#### [Directions]
For the entries below, report every line that includes the word "synthesis".

===== Dataset excerpts =====

### src/hdl/udc_pkg.sv
// shared types and constants for the up/down counter core
package udc_pkg;

    // ------------------------------------------------------------------
    // widths and reset values
    // ------------------------------------------------------------------
    localparam int          CNT_W_DEF   = 16;       // default counter width
    localparam int          PRE_W       = 10;       // prescaler counter width, reaches 1/1024
    localparam logic [9:0]  PRE_RST     = 10'h000;  // prescaler counter reset value
    localparam logic        FLAG_RST    = 1'b0;     // overflow flag reset value
    localparam logic        DIR_UP      = 1'b0;     // count_direction value for up-counting
    localparam logic        DIR_DOWN    = 1'b1;     // count_direction value for down-counting

    // ------------------------------------------------------------------
    // clock_divider_select encodings
    // ------------------------------------------------------------------
    typedef enum logic [2:0] {
        UDC_DIV1,
        UDC_DIV2,
        UDC_DIV4,
        UDC_DIV8,
        UDC_DIV16,
        UDC_DIV64,
        UDC_DIV256,
        UDC_DIV1024
    } udc_div_t;

    // ------------------------------------------------------------------
    // control word written by software, same clock as the core
    // ------------------------------------------------------------------
    typedef struct packed {
        logic     enable;          // run while high
        logic     soft_reset;      // one-cycle pulse, resets and disables
        logic     count_direction; // 0 up, 1 down
        logic     count_events;    // take ticks from event actions
        udc_div_t clock_divider_select;
        logic     cmd_clear;       // one-cycle pulse, clear at next tick
        logic     cmd_reload;      // one-cycle pulse, reload at next tick
        logic     flag_clear;      // one-cycle pulse, clears overflow_flag
    } udc_ctrl_t;

    // mask of low prescaler bits that must all be one for a tick
    function automatic logic [9:0] div_mask(input udc_div_t sel);
        case (sel)
            UDC_DIV1:    div_mask = 10'h000;
            UDC_DIV2:    div_mask = 10'h001;
            UDC_DIV4:    div_mask = 10'h003;
            UDC_DIV8:    div_mask = 10'h007;
            UDC_DIV16:   div_mask = 10'h00F;
            UDC_DIV64:   div_mask = 10'h03F;
            UDC_DIV256:  div_mask = 10'h0FF;
            UDC_DIV1024: div_mask = 10'h3FF;
            default:     div_mask = 10'h000;
        endcase
    endfunction

endpackage

### src/hdl/udc_prescaler.sv
// clock prescaler producing one-cycle ticks at the selected division
`timescale 1ns/10ps
module udc_prescaler #(
    parameter int PW = udc_pkg::PRE_W
) (
    // clock and reset
    input  wire logic             mclk,
    input  wire logic             rst,
    // control
    input  wire logic             run,
    input  wire udc_pkg::udc_div_t sel,
    // tick out
    output logic                  tick
);

    // ------------------------------------------------------------------
    // divider counter
    // ------------------------------------------------------------------
    logic [PW-1:0] div_r;     // free count while running
    logic [PW-1:0] div_nxt;   // next count
    logic [PW-1:0] mask;      // low bits that define the period

    // next value: held at zero while stopped so a restart is aligned
    always_comb begin
        mask    = PW'(udc_pkg::div_mask(sel));
        div_nxt = div_r;
        if (!run) begin
            div_nxt = PW'(udc_pkg::PRE_RST);
        end else begin
            div_nxt = div_r + PW'(1);
        end
    end

    // register only
    always_ff @(posedge mclk or posedge rst) begin
        if (rst) begin
            div_r <= PW'(udc_pkg::PRE_RST);
        end else begin
            div_r <= div_nxt;
        end
    end

    // a tick each time the masked bits are all ones
    assign tick = run && ((div_r & mask) == mask);
endmodule

### src/hdl/udc_core.sv
// up/down counter core of the control_timer with prescaler and event ticks
//
// How it works
// - event counting bypasses the clock prescaler
// - merged prescaler and event ticks advance counter
// - each tick clears, reloads, increments or decrements
// - clear or reload starts a new cycle
// - direction zero counts up, one down
// - up at top wraps to zero, flags
// - down at zero reloads top, flags
// - enable bit starts and stops the block
// - prescaler divides from 1 to 1/1024
`timescale 1ns/10ps
module udc_core #(
    parameter int CNT_W = udc_pkg::CNT_W_DEF
) (
    // clock and reset
    input  wire logic              MCLK,
    input  wire logic              RST,
    // software control word
    input  wire udc_pkg::udc_ctrl_t CTRL,
    // top value for wrap and reload
    input  wire logic [CNT_W-1:0]  TOP,
    // event action tick, one cycle, same clock
    input  wire logic              EVT_TICK,
    // status
    output logic [CNT_W-1:0]       COUNT,
    output logic                   OVERFLOW_FLAG,
    output logic                   CYCLE_START,
    output logic                   ENABLED
);

    // ------------------------------------------------------------------
    // state
    // ------------------------------------------------------------------
    logic [CNT_W-1:0] cnt_r;        // counter value
    logic [CNT_W-1:0] cnt_nxt;      // next counter value
    logic             en_r;         // block running
    logic             en_nxt;       // next running state
    logic             flag_r;       // sticky overflow_flag
    logic             flag_nxt;     // next flag
    logic             cyc_r;        // pulse: a new counting cycle began
    logic             cyc_nxt;      // next cycle pulse
    logic             clr_pend_r;   // clear command waiting for a tick
    logic             clr_pend_nxt; // next clear pending
    logic             rld_pend_r;   // reload command waiting for a tick
    logic             rld_pend_nxt; // next reload pending
    logic             ovf_hit;      // wrap or underflow on this tick
    logic             presc_tick;   // prescaler output
    logic             presc_run;    // prescaler enable
    logic             count_tick;   // merged tick stream
    logic             do_clear;     // clear selected on this tick
    logic             do_reload;    // reload selected on this tick

    // ------------------------------------------------------------------
    // tick source
    // ------------------------------------------------------------------
    // the prescaler idles while events drive the count, so it cannot
    // leak stray ticks into the event stream
    assign presc_run = en_r && !CTRL.count_events;

    udc_prescaler #(
        .PW   (udc_pkg::PRE_W)
    ) u_presc (
        .mclk (MCLK),
        .rst  (RST),
        .run  (presc_run),
        .sel  (CTRL.clock_divider_select),
        .tick (presc_tick)
    );

    // one stream: prescaled clock or event actions, never both
    assign count_tick = en_r &&
                        ((presc_tick && !CTRL.count_events) ||
                         (EVT_TICK && CTRL.count_events));

    // commands arriving in the tick cycle are honoured at once
    assign do_clear  = clr_pend_r || CTRL.cmd_clear;
    assign do_reload = !do_clear && (rld_pend_r || CTRL.cmd_reload);

    // ------------------------------------------------------------------
    // enable and pending commands
    // ------------------------------------------------------------------
    // soft reset wins over a still-high enable for one cycle; software
    // must drop its enable bit as well or the block restarts
    always_comb begin
        en_nxt       = CTRL.enable;
        clr_pend_nxt = clr_pend_r || CTRL.cmd_clear;
        rld_pend_nxt = rld_pend_r || CTRL.cmd_reload;
        if (count_tick) begin
            // consumed by the tick, whichever was chosen
            clr_pend_nxt = 1'b0;
            rld_pend_nxt = 1'b0;
        end
        if (CTRL.soft_reset) begin
            en_nxt       = 1'b0;
            clr_pend_nxt = 1'b0;
            rld_pend_nxt = 1'b0;
        end
    end

    always_ff @(posedge MCLK or posedge RST) begin
        if (RST) begin
            en_r       <= 1'b0;
            clr_pend_r <= 1'b0;
            rld_pend_r <= 1'b0;
        end else begin
            en_r       <= en_nxt;
            clr_pend_r <= clr_pend_nxt;
            rld_pend_r <= rld_pend_nxt;
        end
    end

    // ------------------------------------------------------------------
    // counter
    // ------------------------------------------------------------------
    // exactly one update per tick, priority clear, reload, count
    always_comb begin
        cnt_nxt = cnt_r;
        cyc_nxt = 1'b0;
        ovf_hit = 1'b0;
        if (CTRL.soft_reset) begin
            cnt_nxt = '0;
        end else if (count_tick) begin
            if (do_clear) begin
                cnt_nxt = '0;
                cyc_nxt = 1'b1;
            end else if (do_reload) begin
                cnt_nxt = TOP;
                cyc_nxt = 1'b1;
            end else if (CTRL.count_direction == udc_pkg::DIR_UP) begin
                if (cnt_r == TOP) begin
                    // overflow: wrap to zero, a clear by nature
                    cnt_nxt = '0;
                    ovf_hit = 1'b1;
                    cyc_nxt = 1'b1;
                end else begin
                    cnt_nxt = cnt_r + CNT_W'(1);
                end
            end else begin
                if (cnt_r == '0) begin
                    // underflow: reload with top
                    cnt_nxt = TOP;
                    ovf_hit = 1'b1;
                    cyc_nxt = 1'b1;
                end else begin
                    cnt_nxt = cnt_r - CNT_W'(1);
                end
            end
        end
    end

    // ------------------------------------------------------------------
    // overflow flag
    // ------------------------------------------------------------------
    // a wrap in the very cycle of a clear must not be lost: set wins
    always_comb begin
        flag_nxt = flag_r;
        if (CTRL.flag_clear) begin
            flag_nxt = 1'b0;
        end
        if (ovf_hit) begin
            flag_nxt = 1'b1;
        end
        if (CTRL.soft_reset) begin
            flag_nxt = udc_pkg::FLAG_RST;
        end
    end

    // register the counter group
    always_ff @(posedge MCLK or posedge RST) begin
        if (RST) begin
            cnt_r  <= '0;
            cyc_r  <= 1'b0;
            flag_r <= udc_pkg::FLAG_RST;
        end else begin
            cnt_r  <= cnt_nxt;
            cyc_r  <= cyc_nxt;
            flag_r <= flag_nxt;
        end
    end

    // outputs come straight from flip-flops
    assign COUNT         = cnt_r;
    assign OVERFLOW_FLAG = flag_r;
    assign CYCLE_START   = cyc_r;
    assign ENABLED       = en_r;
endmodule

### config.mk
export PLATFORM = sky130hd
export DESIGN_NAME = udc_core
export DESIGN_NICKNAME = d
export VERILOG_FILES = /design/src/hdl/udc_pkg.sv /design/src/hdl/udc_prescaler.sv /design/src/hdl/udc_core.sv
export SDC_FILE = /design/constraint.sdc
export NUM_CORES = 1
export LEC_CHECK = 0
export BUFFER_PORTS_ARGS = -buffer_cell sky130_fd_sc_hd__buf_2
export CAP_MARGIN = 25
export CORE_ASPECT_RATIO = 0.8
export CORE_MARGIN = 3
export CORE_UTILIZATION = 45
export CTS_BUF_LIST = sky130_fd_sc_hd__clkbuf_8
export DETAILED_ROUTE_END_ITERATION = 7
export GPL_ROUTABILITY_DRIVEN = 0
export PLACE_DENSITY_LB_ADDON = 0.08
export SETUP_SLACK_MARGIN = 0.05
export SLEW_MARGIN = 20
export SYNTH_ARGS = -nofsm -noshare
export SYNTH_HDL_FRONTEND = slang
export SYNTH_SLANG_ARGS = --single-unit
### constraint.sdc
create_clock -name MCLK -period 4.1 [get_ports MCLK]
set_clock_uncertainty 0.15 [all_clocks]
set_input_delay 0.205 -clock MCLK [delete_from_list [all_inputs] [get_ports MCLK]]
set_output_delay 0.205 -clock MCLK [all_outputs]
set_load 0.02 [all_outputs]
# Word level (Yosys, flattened, before mapping)
# Memories as Yosys holds them, arrays and structs flattened.
# Index checks and enable logic that the tools add are counted.
[op_classes] n_addsub=3 eq_ne=2 muxes=27 n_bitwise=1 reduce_logical=14
[op_table] op="16-bit 2-to-1 mux" count=7
[op_table] op="1-bit 2-to-1 mux" count=19
[op_table] op="16-bit by 1-bit adder with 16-bit output (second input constant)" count=1
[op_table] op="16-bit == test" count=1
[op_table] op="16-bit logical NOT" count=1
[op_table] op="16-bit by 1-bit subtractor with 16-bit output (second input constant)" count=1
[op_table] op="10-bit by 1-bit adder with 10-bit output (second input constant)" count=1
[op_table] op="10-bit AND" count=1
[op_table] op="10-bit == test" count=1
[op_table] op="10-bit 2-to-1 mux" count=1
[op_table] op="1-bit logical AND" count=6
[op_table] op="1-bit logical OR" count=3
[op_table] op="3-bit nonzero test" count=1
[op_table] op="1-bit logical NOT" count=2
[op_table] op="2-bit nonzero test" count=1
[word_totals] register_bits=31 romBits=80 inputBits=29 output_inout_bits=19 word_cells=55 mem_count=1
[memory_table] memory="(no name shown)" words=8 word_bits=10 read_ports=1 rd_ports_with_merged_regs=0 wr=0 line_no="udc_pkg.sv:44" rtl="case (sel)"

# Depth between registers and ports, before layout
# Gate-level depths: netlist of run 1.
# An unclocked memory read counts as a cell.
[logic_depth] ltp_word=11 mapped_depth=10 ltp_nobuf=8

# Modules after synthesis
# From an unflattened synthesis of run 1, not the netlist that was laid out.
[hier_totals] cells_unflattened=305 area_unflattened_um2=2606.2
[modules_own_cells] mod="udc_core" instances=1 cells_per_inst=249 area_per_inst_um2=2075.7 seq_area_each_um2=525.5
[modules_own_cells] mod="udc_prescaler" instances=1 cells_per_inst=56 area_per_inst_um2=530.5 seq_area_each_um2=250.2

# Worst setup path after synthesis of run 1
# No wires, ideal clock.
[synth_path] path_kind="flip-flop to flip-flop" start="reg cnt_r[1] (netlist: COUNT[1])" end="reg cnt_r[12] (netlist: COUNT[12])" setup_ns=0.122 arrival_time_ns=1.970 required_ns=3.828 path_slack_ns=1.858 path_stages_with_launch=10 n_path_buf=1 synth_period_minus_slack_ns=2.242 path_cell_list="dfrtp_1 buf_2 inv_1 ha_1 nor4b_4 nand4_2 or2_1 o22ai_1 a21oi_1 a32o_1"
[synth_via] elab_chain_len=7 word_cells_on_any_way=11 classes_between="2 x add/sub; 1 x eq/ne; 7 x mux; 1 x reduce/logical"
[synth_lines] item="from (decl)" line_no="udc_core.sv:36" rtl="logic [CNT_W-1:0] cnt_r;"
[synth_lines] item="from (signal assigned)" line_no="udc_core.sv:177" rtl="cnt_r <= cnt_nxt;"
[synth_lines] item="16-bit by 1-bit adder with 16-bit output, or another cell as far along" line_no="udc_core.sv:138" rtl="cnt_nxt = cnt_r + CNT_W'(1);"
[synth_lines] item="16-bit 2-to-1 mux (on tied branches)" line_no="udc_core.sv:132, udc_core.sv:141"
[synth_lines] item="16-bit 2-to-1 mux *" line_no="udc_core.sv:131" rtl="end else if (CTRL.count_direction == udc_pkg::DIR_UP) begin"
[synth_lines] item="16-bit 2-to-1 mux *" line_no="udc_core.sv:128" rtl="end else if (do_reload) begin"
[synth_lines] item="16-bit 2-to-1 mux *" line_no="udc_core.sv:125" rtl="if (do_clear) begin"
[synth_lines] item="16-bit 2-to-1 mux *" line_no="udc_core.sv:124" rtl="end else if (count_tick) begin"
[synth_lines] item="16-bit 2-to-1 mux *" line_no="udc_core.sv:122" rtl="if (CTRL.soft_reset) begin"
# Every way passes the cells marked *; elsewhere a longest branch is shown, timed or not. The select of a mux whose other input is x is not followed.
# A chain may end at the register's enable or synchronous reset.

# Worst setup path after layout of run 1
[layout_path] start="reg cnt_r[0] (netlist: COUNT[0])" end="reg cnt_r[10] (netlist: COUNT[10])"
# The elaborated chain is that of the path after synthesis.

==> results of run 1 <==
[cell usage after synthesis (4+ instances only)]
| cell type | instances | area share [%] |
|---|---|---|
| dfrtp_1 | 31 | 30 |
| o21ai_1 | 9 | 1.7 |
| a21oi_1 | 14 | 2.7 |
| nor3_1 | 6 | 1.1 |
| nand2_1 | 22 | 3.1 |
| nand4_1 | 15 | 3.6 |
| nor2_1 | 31 | 4.4 |
| nand3_1 | 11 | 2.1 |
| inv_1 | 12 | 1.7 |
| o21ai_0 | 16 | 3.0 |
| xnor2_1 | 34 | 11 |
| buf_2 | 10 | 1.9 |
| a221oi_1 | 7 | 2.3 |
| nor4_4 | 4 | 3.2 |
| xor2_1 | 9 | 3.0 |
| o22ai_1 | 4 | 0.95 |
| ha_1 | 4 | 1.9 |
| buf_6 | 7 | 3.0 |
[metrics by stage]
stage	worst slack, ps	hold WS (ps)	power, W	instance area, um^2
after floorplan	1860	159	0.000452	2630
after global placement	1390	170	0.000502	2810
after detailed placement	1330	170	0.000502	2810
after CTS	1300	43.9	0.000763	2920
after global routing	1040	55.1	0.000801	2920
final	1310	45.4	0.000760	2920
[cells by family (layout without fill, tap and decap cells)]
logic type,Yosys count,after routing
and+or+nand+nor,118,118
DFF,31,31
AOI/OAI and AO/OA,74,74
buffers and inverters,34,69
adders and majority gates,4,4
xor gates and xnor gates,43,43
[sequential cells by signal (all words and copies together) (netlist names)]
register / count
CYCLE_START: 1
OVERFLOW_FLAG: 1
COUNT: 16
u_presc.div_r: 10
clr_pend_r: 1
ENABLED: 1
rld_pend_r: 1
[layout make-up]
cell class,instances,area share [%]
tap,78,3.34
inverter,12,1.54
multi-input combinational,239,56.5
clock buffer,6,2.83
sequential,31,26.6
clock inverter,1,0.171
timing repair buffer,50,9.00
[worst paths after layout]
path / cells after the start / endpoint / start
setup / recovery: 8 / COUNT[10] / COUNT[0]
hold / removal: 4 / OVERFLOW_FLAG / CTRL[0]
setup reg to reg: 8 / COUNT[10] / COUNT[0]
hold reg to reg: 2 / OVERFLOW_FLAG / OVERFLOW_FLAG
max in group asynchronous: 4 / rld_pend_r / RST
min in group asynchronous: 4 / COUNT[14] / RST
[power by group through the flow]
| stage | sequential (W) | combinational (W) | clock (W) |
|---|---|---|---|
| floorplan | 0.000324 | 0.000128 | 0 |
| global placement | 0.000327 | 0.000175 | 0 |
| detailed placement | 0.000327 | 0.000175 | 0 |
| CTS | 0.000321 | 0.000177 | 0.000264 |
| global route | 0.000323 | 0.000197 | 0.000281 |
| finish | 0.000322 | 0.000178 | 0.000261 |
[worst reg2reg max path, stage by stage, from the launching register on]
cell     delay [ps]
dfrtp_1         540
inv_1           180
ha_1            200
nor4b_4         210
nand4_2         180
o21ai_1         770
a22oi_1         210
o31a_1          150
o32ai_1         110
[routing by layer]
| metal | global-route usage, % | wire, um | vias to the layer above | part of all wire, % |
|---|---|---|---|---|
| met5 | 0 | 0 | - | 0 |
| met4 | 7.02 | 80 | 0 | 1.1 |
| met3 | 4.75 | 516 | 7 | 6.8 |
| met2 | 33.5 | 3160 | 73 | 41 |
| met1 | 35.9 | 3860 | 1192 | 51 |
| li1 | - | - | 1171 | - |
[timing repair]
item,4_1_cts,5_1_grt
hold endpoints to repair,32,0
hold buffers,2,0
buffers inserted,0,0
==> flow_summary.ini, run 1 <==
[outcome]
status = finished clean

[floorplan]
top_level_ports = 48
coreArea_um2 = 5560
die_w_um = 91.4
rows = 24
start_util_pct = 47.3
dieHeight_um = 74.3
dieArea_um2 = 6790

[synth]
synthArstFlopShare_pct = 100
synth_compound_area_share_pct = 18.7
synth-edff-count = 0
ys_types = 54
synth-seq-cells = 31
ys.flop_type = dfrtp_1
synth-xor-area-share_pct = 14.3
yosysWarnings = 0
synth_fp_nets = 337
syn_avg_cell_area_um2 = 8.64
synth-simple-area-share_pct = 27.9
syn-cell-area_um2 = 2630
seq_area_frac_synth_pct = 29.5
synth_top_family_by_area = simple AND/OR/NAND/NOR gates
synth_adder_area_share_pct = 1.91
netlist_instances = 304
synth_mux_area_share_pct = 0

[power_and_ir_drop]
ir_drop_uv = 159
switching_power_w = 0.000246
internal-power_w = 0.000515
p_sw_share_pct = 32.3
p_clk_share_pct = 34.3
seqPwrFrac_pct = 42.3
combPwrFrac_pct = 23.4
p_leak_nw = 1.27
power_density_nw_per_um2 = 260

[setup_path]
worst_setup_path_start_kind = register
worstPathArrival_ps = 2830
endpoint_kind = register
path_max_fanout = 12
crit_family = compound AO/OA/AOI/OAI gates
worstPathCellList = inv_1, ha_1, nor4b_4, nand4_2, o21ai_1, a22oi_1, o31a_1, o32ai_1
required_ps = 4140
cpPeakStageDelay_ps = 770
path_buf_inv = 1
slowest_stage = o21ai_1
reg2reg_slack_ps = 1310
setup.worst_path.class = register to register

[route]
finalWirelength_um = 7610
drc_errors = 0
initialDrtViolationCount = 223
first_pass_iters = 5
post_drt_via_cell_ratio = 5.86
ant_nets = 0
vias = 2443
wl_per_cell_um = 18.2

[layout]
n_antenna_cell = 0
register_area_um2 = 776
stdcell_count = 417
utilization_pct = 52.5
drive_above_1_share_pct = 21.8
mostFrequentLayoutCells = buf_2, xnor2_1, dfrtp_1, nor2_1, nand2_1
nets = 372
n_fill_cell = 553
multi_input_area_um2 = 1650
syn_to_final_growth_pct = 11.1
final_common_cell = buf_2

[sta]
period_minus_slack_ps = 2790
rsz0062_at_grt = no
setup_viol = 0
setup_tns_ps = 0
clock.fmax_ghz = 0.358
slew-limit-headroom_pct = 37.0
worstMarginPinSlew_ps = 939
min_period_over_period_pct = 68.1
maxSlewViolCount = 0
finalHoldViolations = 0

[global_route]
grt_max_degree = 32
antenna_found_initial = 0
track_usage_pct = 23.6
gr-total-overflow = 0
grt_pass1_wl_um = 12300
grt_pass1_vias = 2243

[placement]
place_inst = 408
dp_hpwl_um = 5560
portBuffers = 47

[clocking]
clock_latency_ps = 300
clock-sinks = 31
post_cts_resized = 0
clk_pin_slew_ps = 70
numCtsBuffers = 5
htree_levels = 2
cts-root-buf = clkbuf_8
clockBufferDepth = 2
cts_tree = built

[run]
cap_viol_max_count = 0

[min_path]
hold_class = input port to register
Note: power is estimated with default switching activity, not from simulation.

=====

#### [Output]
# Modules after synthesis
# From an unflattened synthesis of run 1, not the netlist that was laid out.
# Worst setup path after synthesis of run 1
# The elaborated chain is that of the path after synthesis.
[cell usage after synthesis (4+ instances only)]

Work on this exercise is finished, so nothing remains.